File: src/rtl/bt_cmd_rx.sv
// bt_cmd_rx: 8N1 UART receiver plus key-command decoder for the Bluetooth
// player-control link. ASCII keys become a one-hot direction word and a
// pause level for the horizontal-position stage.
//
// Optional build macro: BT_HOLD_TIMEOUT_EN
//   defined   - a direction is dropped HOLD_CYCLES clocks after its last
//               direction byte unless refreshed by another direction byte.
//   undefined - a direction stays latched until 'X', another direction
//               byte, or reset.
module bt_cmd_rx #(
  parameter int CLK_HZ      = 100000000,
  parameter int BAUD        = 9600,
  parameter int HOLD_CYCLES = 20000000
) (
  input  logic       clk,
  input  logic       rst,
  input  logic       rx,
  output logic [3:0] dir,
  output logic       pause,
  output logic       byte_valid,
  output logic [7:0] rx_byte,
  output logic       frame_err
);

  // Clocks per bit and the counter compare points derived from it.
  localparam int CPB    = CLK_HZ / BAUD;
  localparam int HALF   = CPB / 2;
  localparam int BAUD_W = (CPB > 2) ? $clog2(CPB) : 1;
  localparam logic [BAUD_W-1:0] FULL_LAST = BAUD_W'(CPB - 1);
  localparam logic [BAUD_W-1:0] HALF_LAST = BAUD_W'(HALF - 1);

  // Direction encodings as seen by the position stage.
  localparam logic [3:0] DIR_LEFT  = 4'b1000;
  localparam logic [3:0] DIR_RIGHT = 4'b0001;
  localparam logic [3:0] DIR_UP    = 4'b0100;
  localparam logic [3:0] DIR_DOWN  = 4'b0010;
  localparam logic [3:0] DIR_NONE  = 4'b0000;

  // Elaboration-time sanity checks: the half-bit wait needs CPB >= 2, and a
  // zero hold time would make the timeout meaningless.
  if (CPB < 2) begin : g_cpb_check
    $error("bt_cmd_rx: CLK_HZ/BAUD must be at least 2");
  end
  if (HOLD_CYCLES < 1) begin : g_hold_check
    $error("bt_cmd_rx: HOLD_CYCLES must be at least 1");
  end

  typedef enum logic [1:0] {
    S_IDLE,
    S_START,
    S_DATA,
    S_STOP
  } state_t;

  state_t              state;
  logic                rx_meta;
  logic                rxs;
  logic [BAUD_W-1:0]   baud_cnt;
  logic [2:0]          bit_idx;
  logic [7:0]          shift_data;

  // Decoded view of the last received byte.
  logic [3:0]          key_dir;
  logic                key_is_dir;
  logic                key_is_stop;
  logic                key_is_pause;

  // Two-flop synchroniser; idles high so reset does not look like a start bit.
  always_ff @(posedge clk or posedge rst) begin
    if (rst) begin
      rx_meta <= 1'b1;
      rxs     <= 1'b1;
    end else begin
      rx_meta <= rx;
      rxs     <= rx_meta;
    end
  end

  // Receive FSM: start-bit validation at mid-bit, 8 data bits LSB first,
  // stop-bit check with one-cycle byte_valid / frame_err pulses.
  always_ff @(posedge clk or posedge rst) begin
    if (rst) begin
      state      <= S_IDLE;
      baud_cnt   <= '0;
      bit_idx    <= '0;
      shift_data <= '0;
      rx_byte    <= '0;
      byte_valid <= 1'b0;
      frame_err  <= 1'b0;
    end else begin
      byte_valid <= 1'b0;
      frame_err  <= 1'b0;
      case (state)
        S_IDLE: begin
          if (!rxs) begin
            state    <= S_START;
            baud_cnt <= '0;
          end
        end
        S_START: begin
          if (baud_cnt == HALF_LAST) begin
            baud_cnt <= '0;
            if (!rxs) begin
              state   <= S_DATA;
              bit_idx <= '0;
            end else begin
              // Line went back high before mid-bit: treat as a glitch.
              state <= S_IDLE;
            end
          end else begin
            baud_cnt <= baud_cnt + 1'b1;
          end
        end
        S_DATA: begin
          if (baud_cnt == FULL_LAST) begin
            baud_cnt            <= '0;
            shift_data[bit_idx] <= rxs;
            if (bit_idx == 3'd7) begin
              state <= S_STOP;
            end else begin
              bit_idx <= bit_idx + 1'b1;
            end
          end else begin
            baud_cnt <= baud_cnt + 1'b1;
          end
        end
        S_STOP: begin
          if (baud_cnt == FULL_LAST) begin
            baud_cnt <= '0;
            state    <= S_IDLE;
            if (rxs) begin
              rx_byte    <= shift_data;
              byte_valid <= 1'b1;
            end else begin
              frame_err <= 1'b1;
            end
          end else begin
            baud_cnt <= baud_cnt + 1'b1;
          end
        end
        default: begin
          state <= S_IDLE;
        end
      endcase
    end
  end

  // Key decode of the held byte; only acted on while byte_valid is high.
  always_comb begin
    key_dir      = DIR_NONE;
    key_is_dir   = 1'b0;
    key_is_stop  = 1'b0;
    key_is_pause = 1'b0;
    case (rx_byte)
      8'h41, 8'h61: begin key_dir = DIR_LEFT;  key_is_dir = 1'b1; end
      8'h44, 8'h64: begin key_dir = DIR_RIGHT; key_is_dir = 1'b1; end
      8'h57, 8'h77: begin key_dir = DIR_UP;    key_is_dir = 1'b1; end
      8'h53, 8'h73: begin key_dir = DIR_DOWN;  key_is_dir = 1'b1; end
      8'h58, 8'h78: key_is_stop  = 1'b1;
      8'h50, 8'h70: key_is_pause = 1'b1;
      default: ;
    endcase
  end

`ifdef BT_HOLD_TIMEOUT_EN
  localparam int HOLD_W = $clog2(HOLD_CYCLES + 1);
  localparam logic [HOLD_W-1:0] HOLD_LOAD = HOLD_W'(HOLD_CYCLES);
  localparam logic [HOLD_W-1:0] HOLD_ONE  = HOLD_W'(1);

  logic [HOLD_W-1:0] hold_cnt;

  // Command register with hold timeout: a direction byte reloads the
  // counter and takes priority over an expiry landing in the same cycle.
  always_ff @(posedge clk or posedge rst) begin
    if (rst) begin
      dir      <= DIR_NONE;
      pause    <= 1'b0;
      hold_cnt <= '0;
    end else if (byte_valid && key_is_dir) begin
      dir      <= key_dir;
      hold_cnt <= HOLD_LOAD;
    end else begin
      if (byte_valid && key_is_stop) begin
        dir <= DIR_NONE;
      end
      if (byte_valid && key_is_pause) begin
        pause <= ~pause;
      end
      if (dir != DIR_NONE) begin
        if (hold_cnt <= HOLD_ONE) begin
          dir      <= DIR_NONE;
          hold_cnt <= '0;
        end else begin
          hold_cnt <= hold_cnt - 1'b1;
        end
      end
    end
  end
`else
  // Command register: direction stays latched until changed or stopped.
  always_ff @(posedge clk or posedge rst) begin
    if (rst) begin
      dir   <= DIR_NONE;
      pause <= 1'b0;
    end else if (byte_valid) begin
      if (key_is_dir) begin
        dir <= key_dir;
      end else if (key_is_stop) begin
        dir <= DIR_NONE;
      end
      if (key_is_pause) begin
        pause <= ~pause;
      end
    end
  end
`endif

endmodule

File: config.mk
export PLATFORM = sky130hd
export DESIGN_NAME = bt_cmd_rx
export DESIGN_NICKNAME = d
export VERILOG_FILES = /design/src/rtl/bt_cmd_rx.sv
export SDC_FILE = /design/constraint.sdc
export NUM_CORES = 1
export LEC_CHECK = 0
export BUFFER_PORTS_ARGS = -buffer_cell sky130_fd_sc_hd__buf_4
export CAP_MARGIN = 30
export CELL_PAD_IN_SITES_DETAIL_PLACEMENT = 1
export CELL_PAD_IN_SITES_GLOBAL_PLACEMENT = 1
export CORE_UTILIZATION = 50
export CTS_CLUSTER_DIAMETER = 60
export DETAILED_ROUTE_END_ITERATION = 8
export PLACE_DENSITY = 0.93
export SYNTH_ARGS = -nofsm -noshare
export SYNTH_HDL_FRONTEND = slang
export SYNTH_SLANG_ARGS = --single-unit
export TNS_END_PERCENT = 10
File: constraint.sdc
create_clock -name clk -period 6 [get_ports clk]
set_input_delay 0.3 -clock clk [delete_from_list [all_inputs] [get_ports clk]]
set_output_delay 0.3 -clock clk [all_outputs]
set_load 0.03 [all_outputs]
==> metrics <==
post-synthesis mux area share 9.56%; most frequent cells in the layout dfrtp_1 (42), nand2_1 (22), mux2_2 (18), buf_4 (18); Leakage 0.00114 uW; Max-Cap Viols 0; final cycle utilization of the critical path 35.0%; Starting Density 53.7%; worst vdd ir 0.132 mV; Peak Freq 477 MHz; initial antenna violation count 0; Worst Hold End rx_meta; dpl hpwl 3380 um; # rows 23; Iteration-0 DRC Markers 69; Setup Fix Bufs, Post-CTS 0; Worst Path Buf+Inv 0; CP Cell Sequence ha_1, and3_2, nand4_1, nor3_1, nand3_1, mux2_2; Ant. Diodes 0; HP Class input pin to register; post-synthesis to final-layout area growth 12.0%; asr flop ratio synth 100%; DR WL/cell 18.0 um; commonest non-fill, non-tap cell in the layout dfrtp_1; yosys synthesis warning count 0; number of global-route vias before repair 1604; top-area cell type share of the netlist area 47.2%; RSZ-0062 raised after global routing false; vias post-DR 1579; fin nets 222; slowest CP cell nor3_1; CP Class register to register; WHS 116 ps; min-delay src rx; Synth Instances 201; leading post-synthesis cells by cell area dfrtp_1 (47%), mux2_2 (9.1%), nand2_1 (3.7%); maximum level of the CTS H-tree 2; Final ANT Viol Nets 0; worst-skew pair later-pin latency 290 ps; delay-heaviest family, CP simple AND/OR/NAND/NOR gates; post-route setup TNS 0 ps; r2r setup slk 3900 ps; Post-Synth Adder-Cell Area 1.69%; worst-case reg-to-reg path depth 6; Post-synth top flop dfrtp_1; Max Clock Skew 9.23 ps; Crit Path Max Fanout 4; layout cells sized above 1 29.2%; Gates resized, CTS repair 0; final setup fails 0; Worst Setup End Kind register; Worst Hold Path Cells 1; number of I/O pins 18; Avg Vias per Cell 5.94; area leader, netlist dfrtp_1; final worst path period need 2100 ps; R2R Path Start baud_cnt[0]; Synth Area in Compound Gates 11.4%; Startpoint Class register; DRT Pass-1 Iters 5; DRC viols 0; Final Hold Violating Endpoints 0; number of flops mapped to enable cells by yosys 0; mapped cell area 0.00222 mm2; final wirelength 4790 um; Worst-Margin Slew 572 ps; hold_buf cts 0; first-pass GRT wire length 7720 um; DIE AREA 0.00472 mm2; R2R Path End shift_data[7]; Die Y 68.7 um; Yosys cell types 54; average size of a mapped cell 11.1 um2; CTS tree done; syn nets 207; worst rel slew slack 61.6%; largest family of logic cells by synthesized area simple AND/OR/NAND/NOR gates; Die X 68.7 um; fillers 433; CP required 6180 ps; area of the core 0.00414 mm2; clk sinks 44; Yosys reg bits 44; total power 569 uW; max incr delay on CP 490 ps; CTS Root Cell clkbuf_8; XOR/XNOR Fraction of Synth Area 1.57%; Congestion Overflow GR 0; GPL Wtd Cong 0.796; sequential area share after synthesis 49.6%; status completed; Num CTS Buffers 5; largest net degree at the start of global routing 45; Pwr Density 228 mW/mm2; Max Buffers Root-to-Sink 2; simple-gate share of the synthesized area 22.9%; I/O Buffers 17; global-route usage over all layers 22.5%; max-slew violations 0; worst endpoint data arrival time 2280 ps; clk slew on worst S/H paths 80 ps
-- power by group --
| group | switching (uW) | leakage [uW] | internal [uW] |
|---|---|---|---|
| Clock | 98.3 | 0.0000642 | 164 |
| Sequential | 1.54 | 0.000593 | 298 |
| Combinational | 6.19 | 0.000483 | 1.63 |
-- worst max path at each step --
stage	start	end	slack (ps)	depth (start not counted)
2_1_floorplan	baud_cnt[0]	shift_data[4]	4060	6
3_3_place_gp	baud_cnt[0]	shift_data[4]	3980	6
3_5_place_dp	baud_cnt[0]	shift_data[1]	3840	6
4_1_cts	baud_cnt[0]	shift_data[1]	3840	6
5_1_grt	baud_cnt[0]	shift_data[3]	3700	6
6_report	baud_cnt[0]	shift_data[7]	3900	6
-- registers in the layout (all words and copies together) (netlist names), named ones only --
name        cells
baud_cnt       14
frame_err       1
rxs             1
pause           1
byte_valid      1
rx_byte         8
rx_meta         1
dir             4
bit_idx         3
state           1
shift_data      8
-- per-stage QoR --
stage | cell area (um2) | utilization, % | setup slack, ps | cells
2_1_floorplan | 2220 | - | 4060 | 201
3_3_place_gp | 2360 | 57.0 | 3980 | 259
3_5_place_dp | 2360 | 57.0 | 3840 | 259
4_1_cts | 2490 | 60.1 | 3840 | 266
5_1_grt | 2490 | 60.1 | 3700 | 266
6_report | 2490 | 60.1 | 3900 | 266
-- worst reg2reg max path: cells and delay by family, from the launching register on --
kind / cells / cell delay, ps
muxes: 1 / 300
and+or+nand+nor: 4 / 1100
DFF: 1 / 400
adders and majority gates: 1 / 200
-- synth_stat cells (3+ instances only) --
cell / n
nand4_1: 4
and3_1: 4
a21oi_1: 7
nand3_1: 9
inv_1: 3
clkbuf_1: 6
or2_2: 3
ha_1: 3
and4bb_2: 3
a22o_1: 4
nor3_1: 3
nand3b_1: 3
xnor2_1: 3
mux2_2: 18
a31oi_1: 7
o21ai_0: 7
dfrtp_1: 42
nand2_1: 22
nor2_1: 9
-- cell families (layout without fill, tap and decap cells) --
kind of cell | count (synthesis) | in the layout
AND/OR/NAND/NOR | 82 | 82
flip-flops | 44 | 44
AO/OA/AOI/OAI | 36 | 36
multiplexers | 19 | 19
buffers and inverters | 13 | 28
XOR/XNOR | 4 | 4
adder cells (fa/ha/maj) | 3 | 3
-- layer usage --
metal / part of all wire [%] / track usage (%) / routed length (um) / up-vias
met1: 45 / 27.7 / 2170 / 793
met2: 51 / 39.6 / 2470 / 19
met5: 0 / 0 / 0 / -
met3: 2.1 / 4.44 / 101 / 5
li1: - / - / - / 762
met4: 1.1 / 7.14 / 54 / 0
-- area by class of cell --
cell class                      instances  area, um2  share of cell area, %
Timing Repair Buffer                   18        135                   5.42
Clock buffer                            5       68.8                   2.76
Clock inverter                          2       60.1                   2.41
Inverter                                3       11.3                  0.452
Tap cell                               50       62.6                   2.51
Multi-Input combinational cell        144       1050                   42.1
Sequential cell                        44       1100                   44.3
No activity file was read; power rests on OpenSTA's default activity.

----

_Task description_: Everything from the first line of the records above through the line containing "build macro: BT_HOLD_TIMEOUT_EN" should be restated word for word; leave out all other lines.

_Answer section_:
File: src/rtl/bt_cmd_rx.sv
// bt_cmd_rx: 8N1 UART receiver plus key-command decoder for the Bluetooth
// player-control link. ASCII keys become a one-hot direction word and a
// pause level for the horizontal-position stage.
//
// Optional build macro: BT_HOLD_TIMEOUT_EN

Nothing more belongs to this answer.